Donna handed him the water bottle. He looked at it for a moment, and at her, then he took a tiny sip and said more heartily, “Gatsa.”
He drank a little, then tried to sit up again, and this time the mother let him. He winced at the pain in his head, but he managed it, then he looked out the door into the intense light from the pickup. “Onnescu,” he said softly, and there was wonder in his voice.
“Bakbak,” the mother said. She said something more to him that Trent couldn’t catch, and he replied with more incomprehensible words, and they twisted their tentacles together.
Donna said, “That’s right, this is Onnescu. You made it. It looks like you came here to stay.”
They damned near came here to die, Trent thought, but he didn’t say anything. They had survived the landing, and it certainly looked like they had brought enough stuff to start a new life with. That’s probably why they had landed so hard; there had to be a couple tons of tools and animals and who knew what else in their makeshift spaceship. Trent saw the corner of a chest of drawers peeking out from behind a crate of animals, and a black metal box that looked for all the world like a steamer trunk beside that.
The father swung his legs around to the only patch of bare floor left and slowly stood, leaning hard on his mate. He was wobbly, but he made it, standing there with the side of his head all covered with dried blood. Then he saw the little one holding its right tentacle protectively with its left, and he bent down and spoke softly to it.
The mother answered for it, and the little one held out its tentacle. There was a big purple spot about halfway up, and when the father gently touched it, the little one cried out in pain.
“Can you break one of those?” Trent asked.
“I wouldn’t think so,” Donna said, “but something’s sure wrong with it.”
What to do about it was even less obvious. Trent got on the radio with the doctor again, and the doctor advised bringing the father and the young one into town for him to look at.

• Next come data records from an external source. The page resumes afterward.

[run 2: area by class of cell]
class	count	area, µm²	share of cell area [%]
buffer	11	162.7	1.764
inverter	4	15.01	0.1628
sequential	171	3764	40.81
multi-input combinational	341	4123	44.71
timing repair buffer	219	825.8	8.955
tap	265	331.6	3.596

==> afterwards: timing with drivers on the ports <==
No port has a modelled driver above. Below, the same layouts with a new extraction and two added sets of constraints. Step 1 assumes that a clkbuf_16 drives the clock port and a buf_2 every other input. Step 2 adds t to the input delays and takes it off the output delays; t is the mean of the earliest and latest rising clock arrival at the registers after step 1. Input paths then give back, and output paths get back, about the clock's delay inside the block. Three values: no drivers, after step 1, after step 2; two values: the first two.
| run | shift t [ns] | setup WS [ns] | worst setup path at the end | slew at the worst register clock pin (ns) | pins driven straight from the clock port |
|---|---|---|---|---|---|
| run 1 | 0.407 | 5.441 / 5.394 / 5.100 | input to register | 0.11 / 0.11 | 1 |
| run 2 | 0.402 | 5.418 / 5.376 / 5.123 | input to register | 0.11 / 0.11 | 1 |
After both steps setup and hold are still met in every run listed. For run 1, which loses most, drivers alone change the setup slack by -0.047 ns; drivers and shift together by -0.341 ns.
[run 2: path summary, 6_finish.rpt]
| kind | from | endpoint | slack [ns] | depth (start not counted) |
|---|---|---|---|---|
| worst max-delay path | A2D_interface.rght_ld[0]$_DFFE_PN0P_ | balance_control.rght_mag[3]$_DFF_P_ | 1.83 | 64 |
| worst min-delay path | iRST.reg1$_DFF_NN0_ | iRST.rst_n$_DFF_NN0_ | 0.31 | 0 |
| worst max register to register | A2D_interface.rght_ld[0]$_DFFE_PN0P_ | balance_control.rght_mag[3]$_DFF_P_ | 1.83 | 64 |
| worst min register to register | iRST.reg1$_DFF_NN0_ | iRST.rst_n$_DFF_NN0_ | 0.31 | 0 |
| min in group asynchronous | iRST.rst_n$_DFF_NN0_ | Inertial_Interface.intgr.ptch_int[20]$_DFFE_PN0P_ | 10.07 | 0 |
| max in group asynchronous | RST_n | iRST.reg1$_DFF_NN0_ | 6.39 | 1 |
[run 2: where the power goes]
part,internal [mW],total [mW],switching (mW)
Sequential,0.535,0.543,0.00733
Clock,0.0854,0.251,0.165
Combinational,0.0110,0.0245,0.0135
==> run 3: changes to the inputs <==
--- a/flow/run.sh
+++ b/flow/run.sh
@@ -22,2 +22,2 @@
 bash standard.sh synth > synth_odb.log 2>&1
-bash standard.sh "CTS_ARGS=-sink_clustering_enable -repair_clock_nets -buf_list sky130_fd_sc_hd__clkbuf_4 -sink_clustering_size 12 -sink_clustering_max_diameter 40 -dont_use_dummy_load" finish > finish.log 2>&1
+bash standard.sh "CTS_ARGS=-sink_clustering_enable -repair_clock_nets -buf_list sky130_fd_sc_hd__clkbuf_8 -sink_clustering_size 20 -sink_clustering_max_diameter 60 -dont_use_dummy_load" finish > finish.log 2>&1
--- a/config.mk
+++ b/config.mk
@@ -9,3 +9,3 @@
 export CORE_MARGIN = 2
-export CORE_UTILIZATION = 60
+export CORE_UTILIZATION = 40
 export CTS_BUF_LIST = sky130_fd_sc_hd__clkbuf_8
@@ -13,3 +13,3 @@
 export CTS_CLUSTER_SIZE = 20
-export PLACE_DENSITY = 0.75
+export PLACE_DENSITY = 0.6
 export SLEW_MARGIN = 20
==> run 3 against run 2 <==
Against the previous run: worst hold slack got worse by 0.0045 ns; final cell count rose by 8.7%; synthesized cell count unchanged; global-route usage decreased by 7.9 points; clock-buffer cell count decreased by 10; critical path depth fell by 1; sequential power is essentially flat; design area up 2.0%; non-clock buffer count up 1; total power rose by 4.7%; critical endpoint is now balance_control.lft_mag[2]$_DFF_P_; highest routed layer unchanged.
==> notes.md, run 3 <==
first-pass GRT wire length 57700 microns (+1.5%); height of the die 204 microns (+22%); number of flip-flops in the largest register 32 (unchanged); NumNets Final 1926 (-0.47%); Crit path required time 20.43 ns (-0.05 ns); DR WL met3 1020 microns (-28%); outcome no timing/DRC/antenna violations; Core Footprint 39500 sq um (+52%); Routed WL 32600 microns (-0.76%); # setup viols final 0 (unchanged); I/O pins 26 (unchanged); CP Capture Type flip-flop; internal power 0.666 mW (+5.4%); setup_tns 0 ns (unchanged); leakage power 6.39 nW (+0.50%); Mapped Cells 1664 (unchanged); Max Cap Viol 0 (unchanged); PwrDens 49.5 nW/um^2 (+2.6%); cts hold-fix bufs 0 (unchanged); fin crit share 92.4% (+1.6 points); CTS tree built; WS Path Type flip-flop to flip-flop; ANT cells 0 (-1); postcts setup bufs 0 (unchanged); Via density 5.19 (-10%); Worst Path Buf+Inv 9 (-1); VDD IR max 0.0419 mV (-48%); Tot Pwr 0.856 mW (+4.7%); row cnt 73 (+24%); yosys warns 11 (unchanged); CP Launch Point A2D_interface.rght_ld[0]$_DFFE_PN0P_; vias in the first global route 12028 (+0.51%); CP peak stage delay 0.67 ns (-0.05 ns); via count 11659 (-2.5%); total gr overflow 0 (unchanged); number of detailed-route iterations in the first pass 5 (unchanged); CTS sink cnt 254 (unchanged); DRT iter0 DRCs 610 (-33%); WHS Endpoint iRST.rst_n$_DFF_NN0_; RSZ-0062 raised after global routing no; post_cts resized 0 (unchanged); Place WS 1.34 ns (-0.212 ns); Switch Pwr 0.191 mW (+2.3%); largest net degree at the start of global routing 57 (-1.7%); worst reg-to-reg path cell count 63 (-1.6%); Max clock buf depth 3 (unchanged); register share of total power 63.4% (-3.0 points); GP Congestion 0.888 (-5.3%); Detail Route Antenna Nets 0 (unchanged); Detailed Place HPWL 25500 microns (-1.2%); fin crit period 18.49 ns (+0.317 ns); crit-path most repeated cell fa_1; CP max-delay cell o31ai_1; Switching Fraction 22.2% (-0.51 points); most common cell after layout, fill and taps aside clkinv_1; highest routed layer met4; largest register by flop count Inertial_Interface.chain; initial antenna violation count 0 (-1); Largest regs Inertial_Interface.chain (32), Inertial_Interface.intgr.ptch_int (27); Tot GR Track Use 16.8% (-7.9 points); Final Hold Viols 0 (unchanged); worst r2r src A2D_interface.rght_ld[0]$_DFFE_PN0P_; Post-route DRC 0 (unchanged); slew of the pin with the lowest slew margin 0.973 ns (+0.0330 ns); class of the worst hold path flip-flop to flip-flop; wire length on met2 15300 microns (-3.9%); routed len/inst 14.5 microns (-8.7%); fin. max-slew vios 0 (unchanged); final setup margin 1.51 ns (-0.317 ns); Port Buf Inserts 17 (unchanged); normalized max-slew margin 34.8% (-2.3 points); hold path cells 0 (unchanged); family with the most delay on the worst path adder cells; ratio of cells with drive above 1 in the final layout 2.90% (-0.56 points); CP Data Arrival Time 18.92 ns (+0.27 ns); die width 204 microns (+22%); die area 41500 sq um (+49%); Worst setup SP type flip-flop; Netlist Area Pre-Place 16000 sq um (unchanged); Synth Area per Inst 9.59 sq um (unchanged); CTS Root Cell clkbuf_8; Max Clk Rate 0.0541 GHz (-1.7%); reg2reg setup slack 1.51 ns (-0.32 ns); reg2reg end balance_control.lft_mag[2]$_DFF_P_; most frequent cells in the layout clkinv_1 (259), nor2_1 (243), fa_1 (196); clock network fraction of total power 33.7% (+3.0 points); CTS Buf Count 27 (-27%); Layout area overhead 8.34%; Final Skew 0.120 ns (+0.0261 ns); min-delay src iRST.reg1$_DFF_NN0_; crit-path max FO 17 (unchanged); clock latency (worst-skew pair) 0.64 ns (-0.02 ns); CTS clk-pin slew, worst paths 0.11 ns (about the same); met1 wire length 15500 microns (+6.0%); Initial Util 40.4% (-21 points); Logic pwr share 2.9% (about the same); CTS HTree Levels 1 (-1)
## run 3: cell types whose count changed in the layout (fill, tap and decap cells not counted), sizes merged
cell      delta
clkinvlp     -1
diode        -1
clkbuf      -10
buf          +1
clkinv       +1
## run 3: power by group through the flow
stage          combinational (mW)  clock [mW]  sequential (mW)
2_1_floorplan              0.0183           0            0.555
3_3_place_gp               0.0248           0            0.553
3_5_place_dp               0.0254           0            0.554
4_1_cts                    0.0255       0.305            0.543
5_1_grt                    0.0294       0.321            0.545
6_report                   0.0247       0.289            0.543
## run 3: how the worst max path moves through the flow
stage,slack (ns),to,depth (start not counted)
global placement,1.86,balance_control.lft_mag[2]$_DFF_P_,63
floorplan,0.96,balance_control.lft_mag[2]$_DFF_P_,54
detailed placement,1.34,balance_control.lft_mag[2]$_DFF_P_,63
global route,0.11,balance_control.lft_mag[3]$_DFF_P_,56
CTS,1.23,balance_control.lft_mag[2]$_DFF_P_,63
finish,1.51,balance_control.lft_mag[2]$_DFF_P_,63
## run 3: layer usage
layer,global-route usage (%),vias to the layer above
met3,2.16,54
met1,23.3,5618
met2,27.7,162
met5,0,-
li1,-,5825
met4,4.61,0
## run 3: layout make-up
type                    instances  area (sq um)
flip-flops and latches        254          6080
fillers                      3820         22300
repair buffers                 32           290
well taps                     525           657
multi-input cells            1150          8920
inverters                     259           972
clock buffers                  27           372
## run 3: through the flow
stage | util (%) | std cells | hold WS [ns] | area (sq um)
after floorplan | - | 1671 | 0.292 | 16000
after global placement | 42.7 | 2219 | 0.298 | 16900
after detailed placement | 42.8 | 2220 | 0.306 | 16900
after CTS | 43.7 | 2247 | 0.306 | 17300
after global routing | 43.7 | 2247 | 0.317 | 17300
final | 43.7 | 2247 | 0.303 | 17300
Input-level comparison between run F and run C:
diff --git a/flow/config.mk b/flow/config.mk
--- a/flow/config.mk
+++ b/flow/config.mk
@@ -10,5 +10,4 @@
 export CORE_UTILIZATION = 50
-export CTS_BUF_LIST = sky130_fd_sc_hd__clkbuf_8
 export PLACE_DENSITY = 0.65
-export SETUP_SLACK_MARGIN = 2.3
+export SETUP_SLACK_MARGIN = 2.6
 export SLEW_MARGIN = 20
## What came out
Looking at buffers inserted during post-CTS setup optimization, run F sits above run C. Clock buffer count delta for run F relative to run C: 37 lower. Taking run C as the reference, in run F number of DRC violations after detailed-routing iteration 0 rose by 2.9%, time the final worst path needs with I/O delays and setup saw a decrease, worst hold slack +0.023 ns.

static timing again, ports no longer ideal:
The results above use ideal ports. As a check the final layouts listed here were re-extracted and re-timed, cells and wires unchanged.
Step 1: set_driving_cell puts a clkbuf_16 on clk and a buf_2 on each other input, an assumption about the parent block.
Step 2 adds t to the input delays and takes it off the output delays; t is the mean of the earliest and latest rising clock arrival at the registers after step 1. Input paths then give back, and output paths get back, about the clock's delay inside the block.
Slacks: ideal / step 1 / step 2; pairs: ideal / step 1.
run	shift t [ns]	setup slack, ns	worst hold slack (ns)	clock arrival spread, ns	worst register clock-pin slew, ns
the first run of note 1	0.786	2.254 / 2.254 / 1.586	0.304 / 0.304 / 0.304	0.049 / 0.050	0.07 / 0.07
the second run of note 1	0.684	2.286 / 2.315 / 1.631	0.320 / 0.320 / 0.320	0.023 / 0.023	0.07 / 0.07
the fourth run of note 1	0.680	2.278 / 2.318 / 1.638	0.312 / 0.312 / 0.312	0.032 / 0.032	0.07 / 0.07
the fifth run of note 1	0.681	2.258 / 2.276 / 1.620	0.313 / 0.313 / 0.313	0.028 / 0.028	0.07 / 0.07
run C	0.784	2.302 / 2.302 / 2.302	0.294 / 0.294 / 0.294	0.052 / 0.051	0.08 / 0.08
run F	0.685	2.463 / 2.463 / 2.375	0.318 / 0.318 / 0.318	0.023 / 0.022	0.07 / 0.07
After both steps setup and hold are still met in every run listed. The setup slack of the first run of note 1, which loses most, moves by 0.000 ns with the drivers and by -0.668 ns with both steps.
What follows belongs to an exercise in optimizing a design on an open flow for small area and a short achievable clock period; a production flow would make more cautious choices. The RTL was checked by simulation tests, not by an equivalence proof against the original design. Power figures rest on the tool's default switching activity, not on a simulated workload.

wip/maple:
## counters
module counters(
input wire sysclk,
input wire foo_card,
input wire wfoo0_baz,
input wire wfoo0_blrb,
input wire wfoo0_zz1pb,
input wire [31:0] wfoo0_turn,
input wire debct_baz,
input wire debct_blrb,
input wire debct_zz1pb,
input wire debct_bar,
input wire [31:0] debct_turn,
input wire Z0_bar,
input wire Z0_baz,
input wire Z0_blrb,
input wire Z0_zz1pb,
input wire [31:0] Z0_turn,
input wire Y1_bar,
input wire Y1_baz,
input wire Y1_blrb,
input wire Y1_zz1pb,
input wire [31:0] Y1_turn,
input wire X2_bar,
input wire X2_baz,
input wire X2_blrb,
input wire X2_zz1pb,
input wire [31:0] X2_turn,
input wire W3_bar,
input wire W3_baz,
input wire W3_blrb,
input wire W3_zz1pb,
input wire [31:0] W3_turn,
output wire Z0_cwm,
output wire [31:0] Z0,
output wire Y1_cwm,
output wire [31:0] Y1,
output wire X2_cwm,
output wire [31:0] X2,
output wire W3_cwm,
output wire [31:0] W3,
output reg wfoo0_cwm,
output wire [31:0] wfoo0_llwln,
output wire debct_cwm,
output reg debct_pull,
output wire [31:0] debct,
output wire wdfilecardA2P
);
Size: about 1400 cells after synthesis, about 210 flip-flops, ~420 I/O pins, about 11000 µm² of cells after synthesis.
clock: 3.3 ns
lec_check: 0
cap_margin: 20
core_margin: 2
core_utilization: 40
setup_slack_margin: 1.45
slew_margin: 20
standard.sh (not shown) runs the stock make flow with config.mk's settings and CLKGATE_MAP_FILE= SYNTH_SCRIPT=/design/flow/synth_recipe.tcl, a recipe that flattens the netlist after the stock synthesis.
==> flow/flow/run.sh <==
#!/bin/bash
# The standard layout (standard.sh), with these changes:
#  - port buffers use the smallest buffer cell (buf_1) instead of the default choice;
#  - if flow/dont_use.txt exists, it replaces the platform's don't-use list
#    (it repeats the platform's list and adds slow wide OR/NOR cells);
#  - if flow/abc.script exists, synthesis is synth_recipe.tcl unchanged except that
#    Yosys's abc call runs that ABC script (flow/synth.tcl);
#  - if flow/post_gpl.tcl exists, it runs after global placement (sizes output port buffers);
#  - each line of flow/make_args.txt (if it exists) is passed to make as VAR=value.
set -uo pipefail
export BUFFER_PORTS_ARGS="-buffer_cell sky130_fd_sc_hd__buf_1"
args=()
if [[ -s flow/dont_use.txt ]]; then
  args+=("DONT_USE_CELLS=$(tr '\n' ' ' < flow/dont_use.txt)")
fi
if [[ -s flow/abc.script ]]; then
  export MY_ABC_SCRIPT="$PWD/flow/abc.script"
  args+=("SYNTH_SCRIPT=$PWD/flow/synth.tcl")
fi
if [[ -s flow/post_gpl.tcl ]]; then
  export POST_GLOBAL_PLACE_TCL="$PWD/flow/post_gpl.tcl"
fi
if [[ -s flow/make_args.txt ]]; then
  while IFS= read -r line; do
    [[ -n "$line" ]] && args+=("$line")
  done < flow/make_args.txt
fi
printf '%s\n' "${args[@]}" > run_args.log
bash standard.sh "${args[@]}" finish > standard.log 2>&1
==> flow/flow/abc.script <==
&get -n
&st
&dch
&nf -p
&put
buffer -c
topo
stime -c
upsize -c
dnsize -c
==> flow/flow/synth.tcl <==
proc synth {args} { yosys synth -nofsm -noshare {*}$args }
if { [info exists ::env(MY_ABC_SCRIPT)] } {
  proc abc {args} {
    set i [lsearch -exact $args -script]
    if { $i >= 0 } { set args [lreplace $args [expr {$i+1}] [expr {$i+1}] $::env(MY_ABC_SCRIPT)] }
    puts "abc override: $args"
    yosys abc {*}$args
  }
}
source $::env(SCRIPTS_DIR)/synth.tcl
# left out here: clear keep_hierarchy, flatten, clean up, hide names made inside functions, write 1_2_yosys.v
Other scripts of this flow, unchanged in this note and not shown: flow/flow/dont_use.txt, flow/flow/make_args.txt
Input changes introduced in wip/willow (baseline for comparison: wip/maple):
# wip/maple
export LEC_CHECK = 0
export CAP_MARGIN = 20
export CORE_MARGIN = 2
export CORE_UTILIZATION = 40
export SETUP_SLACK_MARGIN = 1.45
export SLEW_MARGIN = 20
create_clock -name core_clock -period 3.3 [get_ports {sysclk}]
# wip/willow
export LEC_CHECK = 0
export CAP_MARGIN = 20
export CORE_MARGIN = 2
export CORE_UTILIZATION = 40
export SETUP_SLACK_MARGIN = 1.42
export SLEW_MARGIN = 20
create_clock -name core_clock -period 3.3 [get_ports {sysclk}]
Share of the cycle needed by the critical path after routing: wip/willow vs wip/maple up 0.73 points. Taking wip/maple as the reference, in wip/willow fraction of area in clock buffers and inverters was more or less identical, layout overhead on the synthesized area went down 1.4 points, sequential cell area in the final layout saw little to no change. Routed wire length on met2 of wip/maple is on par with wip/willow. Worst hold slack for wip/willow is lower than for wip/maple. wip/willow contains fewer vias than wip/maple. Beginning of the critical path = wd_cnt[4]$_DFF_PP0_: wip/maple; beginning of the critical path = t_debct.cnt[17]$_DFF_PP0_: wip/willow. Delta (wip/willow minus wip/maple): power consumption shows no meaningful change; total power divided by cell area +0.93%; post-route standard cell area excluding fillers moved down; total clock sinks comparable.
[inputs] wip/garnet vs wip/willow
# wip/willow
export LEC_CHECK = 0
export CAP_MARGIN = 20
export CORE_MARGIN = 2
export CORE_UTILIZATION = 40
export SETUP_SLACK_MARGIN = 1.42
export SLEW_MARGIN = 20
create_clock -name core_clock -period 3.3 [get_ports {sysclk}]
# wip/garnet
export LEC_CHECK = 0
export CAP_MARGIN = 20
export CORE_MARGIN = 2
export CORE_UTILIZATION = 40
export SETUP_SLACK_MARGIN = 1.4
export SLEW_MARGIN = 20
create_clock -name core_clock -period 3.3 [get_ports {sysclk}]
--- a/flow/flow/abc.script
+++ b/flow/flow/abc.script
@@ -3,3 +3,3 @@
 &dch
-&nf -p
+&nf -p -C 32
 &put
==> comparison <==
wip/willow: flow completed, timing, DRC and antenna clean. wip/garnet went all the way through synthesis, placement and routing and the layout is clean on timing, DRC and antenna. NOTE non-clock buffer count in the final layout wip/willow->wip/garnet increased slightly. After detailed routing, wip/willow needs less wire than wip/garnet. Looking at worst hold margin, wip/garnet sits 0.030 ns above wip/willow.
Inputs modified between wip/garnet and wip/yarrow:
==> flow/flow/abc.script <==
&get -n
&st
&dch
&nf -p
&put
topo
stime -c
upsize -c
dnsize -c
[summary]
- Inverter count delta for wip/yarrow relative to wip/garnet: 1 lower
- wip/yarrow has fraction of area in multi-input gates above what wip/garnet had.
- Capture point of the worst path: Y1[16] -> wip/yarrow, W3[9] -> wip/garnet
- wip/garnet has a lower area overhead of the layout relative to synthesis than wip/yarrow.
- The design area of wip/garnet and that of wip/yarrow are within noise of each other.
> inputs changed (wip/yarrow -> wip/onyx)
removed: flow/flow/abc.script
removed: flow/flow/synth.tcl
==> comparison <==
Taking wip/yarrow as the reference, in wip/onyx DRC marker count from the first detailed-route iteration rose about 5.4%, sequential power fell about 2%, required time reported for the critical path endpoint about even. wip/onyx against wip/yarrow: count of antenna diodes in the layout decreased 3; maximum fanout along the worst path increased 1; final core utilization decreased 0.81 points. wip/onyx vs. wip/yarrow: measured slew at the worst slew-check pin went up by 0.023 ns. Between wip/yarrow and wip/onyx, the difference in clock network latency to the later pin of the worst-skew pair is negligible. Synthesized cell count was higher in wip/onyx than in wip/yarrow. Comparing share of synthesized cell area in and, or, nand and nor gates for wip/yarrow and wip/onyx, the bigger number came from wip/onyx. Route | wip/onyx vs wip/yarrow | wire shorter in wip/onyx.

re-timing with driven ports:
In the flow no input, the clock included, has a driving cell. The finished layouts below were timed again as built, in two steps.
Step 1, drivers: a clkbuf_16 drives sysclk and a buf_2 each remaining input, both assumed.
Step 2 times the ports against the registers' clock, not the clock port: input delays grow and output delays shrink by t, the midpoint of the rising clock arrivals with the driver on.
Slacks: no drivers / after step 1 / after step 2; pairs: no drivers / after step 1.
run | shift t [ns] | slack for setup (ns) | worst setup path at the end | pins driven straight from the clock port
wip/maple | 0.514 | 1.480 / 1.430 / 1.182 | input to register | 1
wip/willow | 0.522 | 1.456 / 1.405 / 1.163 | input to register | 1
wip/garnet | 0.519 | 1.423 / 1.371 / 1.178 | input to register | 1
wip/yarrow | 0.526 | 1.438 / 1.389 / 1.115 | input to register | 1
wip/onyx | 0.524 | 1.472 / 1.422 / 1.042 | input to register | 1
After both steps every run listed still meets setup and hold. The setup slack of wip/onyx, which loses most, moves by -0.050 ns with the drivers and by -0.430 ns with both steps.
Background: an optimization exercise with open tools, aiming at small area, a short achievable clock period and few clock cycles. Do not read the settings as production practice.
Where RTL was checked, it was by simulation tests only, not by an equivalence proof against the original.
No functional check of the RTL was part of run 1.

<file path="design/flow/flow/run.sh">
#!/bin/bash
# The standard layout (the standard.sh, unchanged synthesis) with two
# changes to how it is optimised:
#  - timing repair after CTS and global routing aims for 16 ns of setup
#    slack at the design's clock period, so it upsizes and buffers the
#    critical paths instead of stopping at 0 ns of slack;
set -o pipefail
export SETUP_SLACK_MARGIN=16
export BUFFER_PORTS_ARGS="-buffer_cell sky130_fd_sc_hd__buf_4"
bash standard.sh finish > standard.log 2>&1
</file>
<file path="design/flow/standard.sh">
#!/bin/bash
# synth_recipe.tcl (not shown) runs the flow's synth.tcl, then flattens the netlist and writes it again
# the make line also repeats each setting of config.mk as NAME=value (left out here)
make -C /OpenROAD-flow-scripts/flow DESIGN_CONFIG=/design/flow/config.mk WORK_HOME=/design/flow/orfs CLKGATE_MAP_FILE= SYNTH_SCRIPT=/design/flow/synth_recipe.tcl "${@:-finish}"
</file>
<file path="design/flow/config.mk">
export PLATFORM = sky130hd
export DESIGN_NAME = solver
export DESIGN_NICKNAME = solver
export VERILOG_FILES = /design/flow/design.v
export SDC_FILE = /design/flow/constraint.sdc
export NUM_CORES = 4
export LEC_CHECK = 0
export CAP_MARGIN = 20
export CORE_MARGIN = 2
export CORE_UTILIZATION = 40
export SLEW_MARGIN = 20
export SYNTH_HIERARCHICAL = 1
</file>
<file path="design/flow/constraint.sdc">
create_clock -name core_clock -period 22.0 [get_ports {clk}]
set_input_delay 4.4000 -clock core_clock [delete_from_list [all_inputs] [get_ports {clk}]]
set_output_delay 4.4000 -clock core_clock [all_outputs]
set_load 0.01 [all_outputs]
</file>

It took a while to get that across to the alien family, but they pantomimed the father and the child climbing into the pickup and driving off several times until the aliens finally got it. The father clearly didn’t like that idea, and Trent couldn’t blame him. He didn’t know Trent and Donna from Adam, and he wasn’t about to abandon all his animals and possessions, nor leave his wife and the other two kids with them while he ran off to town—though the doctor said with a head wound like his, that’s exactly what he should do. The father pantomimed that he was okay, that he would take it easy for a few days and he would be fine. But he couldn’t very well say that about his child.
At last they settled on a solution: Katata, the mother, would take the injured child and the baby to town with Trent and Donna, while the father and his oldest son would stay with the animals and start their farm right where they landed. That had probably been his intent in coming down where he did: to be close enough to town that he could take things in to market, but far enough away that the land wouldn’t already be claimed yet. He’d succeeded in that. In fact, if it hadn’t been for the hard landing, he’d have succeeded at everything he’d set out to do. Trent had to give the guy his grudging respect. It was one thing to seal up a truck and head into the great unknown for a job hunt, but to do it in a rusty water tank, with all your family and all your possessions, one way—that took guts. And desperation. Trent couldn’t imagine what conditions on this alien’s home planet must be like if this looked like a good idea to him.